*Task to complete:* In the records below, tally every line containing "between". Report only the total.

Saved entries
====
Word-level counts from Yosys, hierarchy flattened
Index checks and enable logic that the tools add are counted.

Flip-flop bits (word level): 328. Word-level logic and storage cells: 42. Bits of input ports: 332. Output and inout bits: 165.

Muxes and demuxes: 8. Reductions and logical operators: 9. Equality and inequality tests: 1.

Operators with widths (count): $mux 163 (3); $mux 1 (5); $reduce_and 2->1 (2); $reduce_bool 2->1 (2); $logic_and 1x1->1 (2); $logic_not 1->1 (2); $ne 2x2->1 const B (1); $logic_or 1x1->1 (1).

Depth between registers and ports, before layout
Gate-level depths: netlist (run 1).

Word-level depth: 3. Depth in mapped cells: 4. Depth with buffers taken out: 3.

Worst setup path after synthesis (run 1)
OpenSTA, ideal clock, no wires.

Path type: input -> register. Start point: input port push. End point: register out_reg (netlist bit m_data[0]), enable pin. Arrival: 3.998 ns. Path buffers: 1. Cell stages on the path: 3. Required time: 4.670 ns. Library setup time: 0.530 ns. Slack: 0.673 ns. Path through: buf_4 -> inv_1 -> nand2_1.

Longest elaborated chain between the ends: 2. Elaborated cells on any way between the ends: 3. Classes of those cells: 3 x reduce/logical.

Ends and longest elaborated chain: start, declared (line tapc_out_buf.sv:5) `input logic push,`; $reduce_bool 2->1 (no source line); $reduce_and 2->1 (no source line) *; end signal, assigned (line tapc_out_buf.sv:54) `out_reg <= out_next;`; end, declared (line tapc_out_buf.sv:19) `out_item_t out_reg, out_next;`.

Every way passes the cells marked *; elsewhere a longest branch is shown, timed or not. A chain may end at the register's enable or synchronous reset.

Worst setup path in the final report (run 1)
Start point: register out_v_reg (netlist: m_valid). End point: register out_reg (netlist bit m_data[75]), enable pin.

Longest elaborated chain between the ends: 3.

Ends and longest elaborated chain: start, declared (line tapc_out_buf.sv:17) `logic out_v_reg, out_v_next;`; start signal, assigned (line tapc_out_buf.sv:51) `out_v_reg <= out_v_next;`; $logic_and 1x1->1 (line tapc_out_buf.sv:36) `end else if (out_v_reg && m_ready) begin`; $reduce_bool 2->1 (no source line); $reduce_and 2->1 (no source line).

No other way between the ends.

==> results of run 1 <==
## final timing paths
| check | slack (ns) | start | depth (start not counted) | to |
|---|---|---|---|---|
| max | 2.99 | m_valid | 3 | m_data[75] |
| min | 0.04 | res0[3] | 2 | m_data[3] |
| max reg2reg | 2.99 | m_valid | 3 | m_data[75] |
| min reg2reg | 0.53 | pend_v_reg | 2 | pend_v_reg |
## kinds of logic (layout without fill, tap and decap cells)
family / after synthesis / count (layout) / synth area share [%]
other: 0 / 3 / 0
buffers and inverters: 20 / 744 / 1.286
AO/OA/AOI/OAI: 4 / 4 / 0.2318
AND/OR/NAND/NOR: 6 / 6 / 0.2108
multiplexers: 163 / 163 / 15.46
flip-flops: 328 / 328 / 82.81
<file path="src/hdl/pts_pkg.sv">
// ----------------------------------------------------------------------------
// pts_pkg
// Shared codes, widths and structs of the periodic task tick scheduler.
// ----------------------------------------------------------------------------
package pts_pkg;

    localparam int SLOT_W = 6;
    localparam int TIME_W = 8;

    // command modes
    localparam logic [2:0] MODE_TICK    = 3'd0;
    localparam logic [2:0] MODE_CREATE  = 3'd1;
    localparam logic [2:0] MODE_DELETE  = 3'd2;
    localparam logic [2:0] MODE_SUSPEND = 3'd3;
    localparam logic [2:0] MODE_RESUME  = 3'd4;

    // result status codes
    localparam logic [1:0] ST_OK     = 2'd0;
    localparam logic [1:0] ST_RANGE  = 2'd1;
    localparam logic [1:0] ST_USED   = 2'd2;
    localparam logic [1:0] ST_NOTASK = 2'd3;

    // most fired tasks reported on one tick
    localparam logic [4:0] REPORT_LIMIT = 5'd16;

    // update request from the sequencer to the task table
    typedef struct packed {
        logic                  set_present;
        logic                  clr_present;
        logic                  set_susp;
        logic                  clr_susp;
        logic [SLOT_W-1:0]     flag_slot;
        logic                  mem_we;
        logic [SLOT_W-1:0]     mem_slot;
        logic [2*TIME_W-1:0]   mem_data;   // {reload, countdown}
    } pts_tbl_wr_t;

    // one result item
    typedef struct packed {
        logic [1:0]        status;
        logic              fired;
        logic [SLOT_W-1:0] fired_slot;
        logic              last;
    } pts_result_t;

endpackage

</file>
<file path="src/hdl/periodic_task_tick_scheduler.sv">
// ----------------------------------------------------------------------------
// periodic_task_tick_scheduler
// Time-triggered cooperative scheduler over a table of periodic task slots.
// ----------------------------------------------------------------------------
// Command: accepted in S_IDLE, status result held in S_REPLY until the output
//   register takes it; the next item is accepted once back in S_IDLE.
// Tick: per slot a memory read (S_READ), then a countdown update (S_UPDATE);
//   S_FLUSH then sends the last result. Output stalls can hold the scan.
// Reset: flags and control cleared at once; countdown memory is not cleared,
//   the present flag guards it, so the block is ready right after reset.
module periodic_task_tick_scheduler
    import pts_pkg::*;
#(
    parameter int NUM_TASKS = 16
)
(
    input  logic              clk,
    input  logic              rst_n,
    input  logic              cmd_valid,
    output logic              cmd_ready,
    input  logic [2:0]        mode,
    input  logic [SLOT_W-1:0] slot,
    input  logic [TIME_W-1:0] period,
    input  logic [TIME_W-1:0] first_delay,
    output logic              res_valid,
    input  logic              res_ready,
    output logic [1:0]        status,
    output logic              fired,
    output logic [SLOT_W-1:0] fired_slot,
    output logic              last
);

    localparam int IDX_W = (NUM_TASKS > 1) ? $clog2(NUM_TASKS) : 1;
    localparam logic [SLOT_W:0] NT = (SLOT_W+1)'(NUM_TASKS);

    pts_tbl_wr_t          wr;
    logic [IDX_W-1:0]     rd_addr;
    logic [2*TIME_W-1:0]  rd_data;
    logic [NUM_TASKS-1:0] present;
    logic [NUM_TASKS-1:0] suspended;
    logic                 emit;
    logic                 emit_ok;
    pts_result_t          result;
    logic                 res_valid_reg;
    pts_result_t          res_reg;

    pts_table #(
        .NUM_TASKS (NUM_TASKS),
        .IDX_W     (IDX_W)
    ) u_table (
        .clk       (clk),
        .rst_n     (rst_n),
        .wr        (wr),
        .rd_addr   (rd_addr),
        .rd_data   (rd_data),
        .present   (present),
        .suspended (suspended)
    );

    pts_sequencer #(
        .NUM_TASKS (NUM_TASKS),
        .IDX_W     (IDX_W)
    ) u_seq (
        .clk         (clk),
        .rst_n       (rst_n),
        .cmd_valid   (cmd_valid),
        .cmd_ready   (cmd_ready),
        .mode        (mode),
        .slot        (slot),
        .period      (period),
        .first_delay (first_delay),
        .present     (present),
        .suspended   (suspended),
        .rd_data     (rd_data),
        .rd_addr     (rd_addr),
        .wr          (wr),
        .emit        (emit),
        .emit_ok     (emit_ok),
        .result      (result)
    );

    // output register, refilled in the cycle its transfer completes
    assign emit_ok = !res_valid_reg || res_ready;

    always_ff @(posedge clk or negedge rst_n)
    begin
        if (!rst_n)
            res_valid_reg <= 1'b0;
        else if (emit_ok)
            res_valid_reg <= emit;
    end

    always_ff @(posedge clk)
    begin
        if (emit && emit_ok)
            res_reg <= result;
    end

    assign res_valid  = res_valid_reg;
    assign status     = res_reg.status;
    assign fired      = res_reg.fired;
    assign fired_slot = res_reg.fired_slot;
    assign last       = res_reg.last;

    // a non-final tick result means the scan is still running
    a_busy_mid_tick: assert property (@(posedge clk) disable iff (!rst_n)
        res_valid && !last |-> !cmd_ready)
        else $error("input ready while tick results still pending");

    // fire reports carry ok status and an existing slot
    a_fire_ok: assert property (@(posedge clk) disable iff (!rst_n)
        res_valid && fired |-> (status == ST_OK) && ({1'b0, fired_slot} < NT))
        else $error("fire report with bad status or slot");

    // non-fire results are always final
    a_nofire_last: assert property (@(posedge clk) disable iff (!rst_n)
        res_valid && !fired |-> last && (fired_slot == '0))
        else $error("non-fire result not marked last");

    // a waiting result is not overwritten
    a_hold: assert property (@(posedge clk) disable iff (!rst_n)
        res_valid && !res_ready |=> res_valid && $stable(res_reg))
        else $error("stalled result changed");

endmodule

</file>
<file path="src/hdl/pts_table.sv">
// ----------------------------------------------------------------------------
// pts_table
// Task slot table: present and suspended flags in flops, reload and
// countdown in a one-write one-read memory with registered read data.
// ----------------------------------------------------------------------------
module pts_table
    import pts_pkg::*;
#(
    parameter int NUM_TASKS = 16,
    parameter int IDX_W     = 4
)
(
    input  logic                 clk,
    input  logic                 rst_n,
    input  pts_tbl_wr_t          wr,
    input  logic [IDX_W-1:0]     rd_addr,
    output logic [2*TIME_W-1:0]  rd_data,
    output logic [NUM_TASKS-1:0] present,
    output logic [NUM_TASKS-1:0] suspended
);

    logic [NUM_TASKS-1:0] present_reg;
    logic [NUM_TASKS-1:0] susp_reg;
    logic [2*TIME_W-1:0]  mem [NUM_TASKS];
    logic [2*TIME_W-1:0]  rd_data_reg;
    logic [IDX_W-1:0]     flag_idx;
    logic [IDX_W-1:0]     mem_idx;

    assign flag_idx = wr.flag_slot[IDX_W-1:0];
    assign mem_idx  = wr.mem_slot[IDX_W-1:0];

    // slot flags
    always_ff @(posedge clk or negedge rst_n)
    begin
        if (!rst_n)
        begin
            present_reg <= '0;
            susp_reg    <= '0;
        end
        else
        begin
            if (wr.set_present)
                present_reg[flag_idx] <= 1'b1;
            else if (wr.clr_present)
                present_reg[flag_idx] <= 1'b0;
            if (wr.set_susp)
                susp_reg[flag_idx] <= 1'b1;
            else if (wr.clr_susp)
                susp_reg[flag_idx] <= 1'b0;
        end
    end

    // reload and countdown memory, guarded by the present flag
    always_ff @(posedge clk)
    begin
        if (wr.mem_we)
            mem[mem_idx] <= wr.mem_data;
        rd_data_reg <= mem[rd_addr];
    end

    assign rd_data   = rd_data_reg;
    assign present   = present_reg;
    assign suspended = susp_reg;

endmodule

</file>
<file path="src/hdl/pts_sequencer.sv">
// ----------------------------------------------------------------------------
// pts_sequencer
// Command decode and tick scan sequencer with the shared countdown unit;
// holds back each fired task until the next one shows whether it is last.
// ----------------------------------------------------------------------------
module pts_sequencer
    import pts_pkg::*;
#(
    parameter int NUM_TASKS = 16,
    parameter int IDX_W     = 4
)
(
    input  logic                 clk,
    input  logic                 rst_n,
    input  logic                 cmd_valid,
    output logic                 cmd_ready,
    input  logic [2:0]           mode,
    input  logic [SLOT_W-1:0]    slot,
    input  logic [TIME_W-1:0]    period,
    input  logic [TIME_W-1:0]    first_delay,
    input  logic [NUM_TASKS-1:0] present,
    input  logic [NUM_TASKS-1:0] suspended,
    input  logic [2*TIME_W-1:0]  rd_data,
    output logic [IDX_W-1:0]     rd_addr,
    output pts_tbl_wr_t          wr,
    output logic                 emit,
    input  logic                 emit_ok,
    output pts_result_t          result
);

    typedef enum logic [4:0] {
        S_IDLE   = 5'b00001,
        S_READ   = 5'b00010,
        S_UPDATE = 5'b00100,
        S_FLUSH  = 5'b01000,
        S_REPLY  = 5'b10000
    } state_t;

    localparam logic [SLOT_W:0] NT       = (SLOT_W+1)'(NUM_TASKS);
    localparam logic [IDX_W-1:0] IDX_END = IDX_W'(NUM_TASKS - 1);

    state_t            state_reg, state_next;
    logic [IDX_W-1:0]  idx_reg, idx_next;
    logic [4:0]        n_reg, n_next;
    logic              pend_valid_reg, pend_valid_next;
    logic [SLOT_W-1:0] pend_slot_reg, pend_slot_next;
    logic [1:0]        status_reg, status_next;

    logic              accept;
    logic              in_range;
    logic [IDX_W-1:0]  cmd_idx;
    logic              cmd_present;
    logic [1:0]        cmd_status;
    logic              cmd_act;
    logic [TIME_W-1:0] cd;
    logic [TIME_W-1:0] rl;
    logic              cd_zero;
    logic [TIME_W-1:0] cd_dec;
    logic              active;
    logic              report;
    logic              stall;

    assign accept      = cmd_valid && cmd_ready;
    assign in_range    = {1'b0, slot} < NT;
    assign cmd_idx     = slot[IDX_W-1:0];
    assign cmd_present = in_range && present[cmd_idx];

    // command status
    always_comb
    begin
        cmd_act    = 1'b0;
        cmd_status = ST_OK;
        case (mode)
            MODE_CREATE:
            begin
                if (!in_range)
                    cmd_status = ST_RANGE;
                else if (cmd_present)
                    cmd_status = ST_USED;
                else
                    cmd_act = 1'b1;
            end
            MODE_DELETE, MODE_SUSPEND, MODE_RESUME:
            begin
                if (!in_range)
                    cmd_status = ST_RANGE;
                else if (!cmd_present)
                    cmd_status = ST_NOTASK;
                else
                    cmd_act = 1'b1;
            end
            default:
                cmd_status = ST_OK;
        endcase
    end

    // shared countdown unit: zero test and decrement
    assign rl      = rd_data[2*TIME_W-1:TIME_W];
    assign cd      = rd_data[TIME_W-1:0];
    assign cd_zero = (cd == '0);
    assign cd_dec  = cd - TIME_W'(1);

    assign active = present[idx_reg] && !suspended[idx_reg];
    assign report = active && cd_zero && (n_reg < REPORT_LIMIT);
    assign stall  = report && pend_valid_reg && !emit_ok;

    assign cmd_ready = (state_reg == S_IDLE);
    assign rd_addr   = idx_reg;

    // next state, table writes and results
    always_comb
    begin
        state_next      = state_reg;
        idx_next        = idx_reg;
        n_next          = n_reg;
        pend_valid_next = pend_valid_reg;
        pend_slot_next  = pend_slot_reg;
        status_next     = status_reg;
        wr              = '0;
        emit            = 1'b0;
        result          = '0;
        result.last     = 1'b1;
        case (state_reg)
            S_IDLE:
            begin
                if (accept)
                begin
                    if (mode == MODE_TICK)
                    begin
                        idx_next        = '0;
                        n_next          = '0;
                        pend_valid_next = 1'b0;
                        state_next      = S_READ;
                    end
                    else
                    begin
                        status_next  = cmd_status;
                        wr.flag_slot = slot;
                        wr.mem_slot  = slot;
                        wr.mem_data  = {period, first_delay};
                        if (cmd_act)
                        begin
                            case (mode)
                                MODE_CREATE:
                                begin
                                    wr.set_present = 1'b1;
                                    wr.clr_susp    = 1'b1;
                                    wr.mem_we      = 1'b1;
                                end
                                MODE_DELETE:
                                begin
                                    wr.clr_present = 1'b1;
                                    wr.clr_susp    = 1'b1;
                                end
                                MODE_SUSPEND:
                                    wr.set_susp = 1'b1;
                                default:
                                    wr.clr_susp = 1'b1;
                            endcase
                        end
                        state_next = S_REPLY;
                    end
                end
            end
            S_READ:
                state_next = S_UPDATE;
            S_UPDATE:
            begin
                // send the held fire on ahead when a newer one replaces it
                if (report && pend_valid_reg)
                begin
                    emit              = 1'b1;
                    result.fired      = 1'b1;
                    result.fired_slot = pend_slot_reg;
                    result.last       = 1'b0;
                end
                if (!stall)
                begin
                    wr.mem_slot = SLOT_W'(idx_reg);
                    wr.mem_data = cd_zero ? {rl, rl} : {rl, cd_dec};
                    wr.mem_we   = active;
                    if (report)
                    begin
                        pend_valid_next = 1'b1;
                        pend_slot_next  = SLOT_W'(idx_reg);
                        n_next          = n_reg + 5'd1;
                    end
                    if (idx_reg == IDX_END)
                        state_next = S_FLUSH;
                    else
                    begin
                        idx_next   = idx_reg + IDX_W'(1);
                        state_next = S_READ;
                    end
                end
            end
            S_FLUSH:
            begin
                emit              = 1'b1;
                result.fired      = pend_valid_reg;
                result.fired_slot = pend_valid_reg ? pend_slot_reg : '0;
                if (emit_ok)
                    state_next = S_IDLE;
            end
            S_REPLY:
            begin
                emit          = 1'b1;
                result.status = status_reg;
                if (emit_ok)
                    state_next = S_IDLE;
            end
            default:
                state_next = S_IDLE;
        endcase
    end

    // sequencer registers
    always_ff @(posedge clk or negedge rst_n)
    begin
        if (!rst_n)
        begin
            state_reg      <= S_IDLE;
            idx_reg        <= '0;
            n_reg          <= '0;
            pend_valid_reg <= 1'b0;
        end
        else
        begin
            state_reg      <= state_next;
            idx_reg        <= idx_next;
            n_reg          <= n_next;
            pend_valid_reg <= pend_valid_next;
        end
    end

    always_ff @(posedge clk)
    begin
        pend_slot_reg <= pend_slot_next;
        status_reg    <= status_next;
    end

endmodule

</file>
--- src/rtl/core/fci_pkg.sv ---
`default_nettype none

package fci_pkg;

    // fixed geometry
    localparam int ADDR_BITS       = 20;
    localparam int DATA_BITS       = 16;
    localparam int DEF_ARRAY_WORDS = 1048576;
    localparam int DEF_BLOCK_COUNT = 32;
    localparam int BLOCK_SHIFT     = 15;
    localparam int BLOCK_WORDS     = 1 << BLOCK_SHIFT;
    localparam int PAGE_BITS       = 7;
    localparam int PAGE_WORDS      = 1 << PAGE_BITS;
    localparam int QUEUE_DEPTH     = 2;
    localparam int CFG_IDX_BITS    = 1;

    // command bytes
    localparam logic [7:0] CMD_READ_ZERO  = 8'h00;
    localparam logic [7:0] CMD_READ_ARRAY = 8'hFF;
    localparam logic [7:0] CMD_IDENT      = 8'h90;
    localparam logic [7:0] CMD_EXT_STATUS = 8'h71;
    localparam logic [7:0] CMD_CLEAR      = 8'h50;
    localparam logic [7:0] CMD_ABORT      = 8'h80;
    localparam logic [7:0] CMD_PAGE_LOAD  = 8'hE0;
    localparam logic [7:0] CMD_PAGE_PROG  = 8'h0C;
    localparam logic [7:0] CMD_ERASE      = 8'h20;
    localparam logic [7:0] CMD_UNLOCK     = 8'h97;
    localparam logic [7:0] CMD_LOCK       = 8'h77;
    localparam logic [7:0] CMD_CONFIRM    = 8'hD0;

    // result status codes
    localparam logic [2:0] ST_OK      = 3'd0;
    localparam logic [2:0] ST_BADADDR = 3'd1;
    localparam logic [2:0] ST_UNSUP   = 3'd2;
    localparam logic [2:0] ST_PROT    = 3'd3;
    localparam logic [2:0] ST_NOCONF  = 3'd4;
    localparam logic [2:0] ST_BADREG  = 3'd5;

    // configuration register indexes
    localparam logic [CFG_IDX_BITS-1:0] CFG_MAKER  = 1'b0;
    localparam logic [CFG_IDX_BITS-1:0] CFG_DEVICE = 1'b1;

    localparam logic [15:0] ERASED_WORD   = 16'hFFFF;
    localparam logic [15:0] MAKER_RESET   = 16'h0089;
    localparam logic [15:0] DEVICE_RESET  = 16'h66A0;
    localparam logic [7:0]  GLOBAL_STATUS = 8'h86;
    localparam logic [7:0]  BLOCK_ST_BASE = 8'h80;

    typedef struct packed {
        logic                 cmd;
        logic [ADDR_BITS-1:0] addr;
        logic [DATA_BITS-1:0] wdata;
    } t_item;

    typedef struct packed {
        logic [DATA_BITS-1:0] rdata;
        logic [2:0]           status;
    } t_result;

    typedef enum logic [2:0] {
        OP_RESP,
        OP_READ,
        OP_PAGE,
        OP_ERASE,
        OP_PROG
    } t_op_kind;

    typedef struct packed {
        t_op_kind             kind;
        logic [ADDR_BITS-1:0] addr;
        logic [DATA_BITS-1:0] data;
        logic [7:0]           count;
        logic [2:0]           status;
    } t_op;

    typedef struct packed {
        logic init_busy;
    } t_back_stat;

endpackage

`default_nettype wire

--- src/rtl/core/fci_fifo.sv ---
`default_nettype none

module fci_fifo (
    input  wire logic         i_clk,
    input  wire logic         i_rst_n,
    input  wire logic         i_push,
    input  wire fci_pkg::t_op i_op,
    input  wire logic         i_pop,
    output fci_pkg::t_op      o_head,
    output logic              o_empty,
    output logic              o_full
);
    import fci_pkg::*;

    localparam int PTR_W = $clog2(QUEUE_DEPTH);

    t_op              r_slot [QUEUE_DEPTH];
    logic [PTR_W-1:0] r_rd_ptr;
    logic [PTR_W:0]   r_level;
    logic [PTR_W-1:0] wr_ptr;

    assign wr_ptr  = r_rd_ptr + r_level[PTR_W-1:0];
    assign o_head  = r_slot[r_rd_ptr];
    assign o_empty = (r_level == '0);
    assign o_full  = (r_level == (PTR_W+1)'(QUEUE_DEPTH));

    always_ff @(posedge i_clk) begin
        if (i_push) begin
            r_slot[wr_ptr] <= i_op;
        end
    end

    always_ff @(posedge i_clk) begin
        if (!i_rst_n) begin
            r_rd_ptr <= '0;
            r_level  <= '0;
        end else begin
            if (i_pop) begin
                r_rd_ptr <= r_rd_ptr + PTR_W'(1);
            end
            case ({i_push, i_pop})
                2'b10:   r_level <= r_level + (PTR_W+1)'(1);
                2'b01:   r_level <= r_level - (PTR_W+1)'(1);
                default: ;
            endcase
        end
    end

`ifndef NO_ASSERTIONS
    a_no_overflow: assert property (@(posedge i_clk) disable iff (!i_rst_n)
        !(i_push && o_full && !i_pop))
        else $error("queue overflow");
    a_no_underflow: assert property (@(posedge i_clk) disable iff (!i_rst_n)
        !(i_pop && o_empty))
        else $error("queue underflow");
`endif

endmodule

`default_nettype wire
====
*Answer to this problem:* 4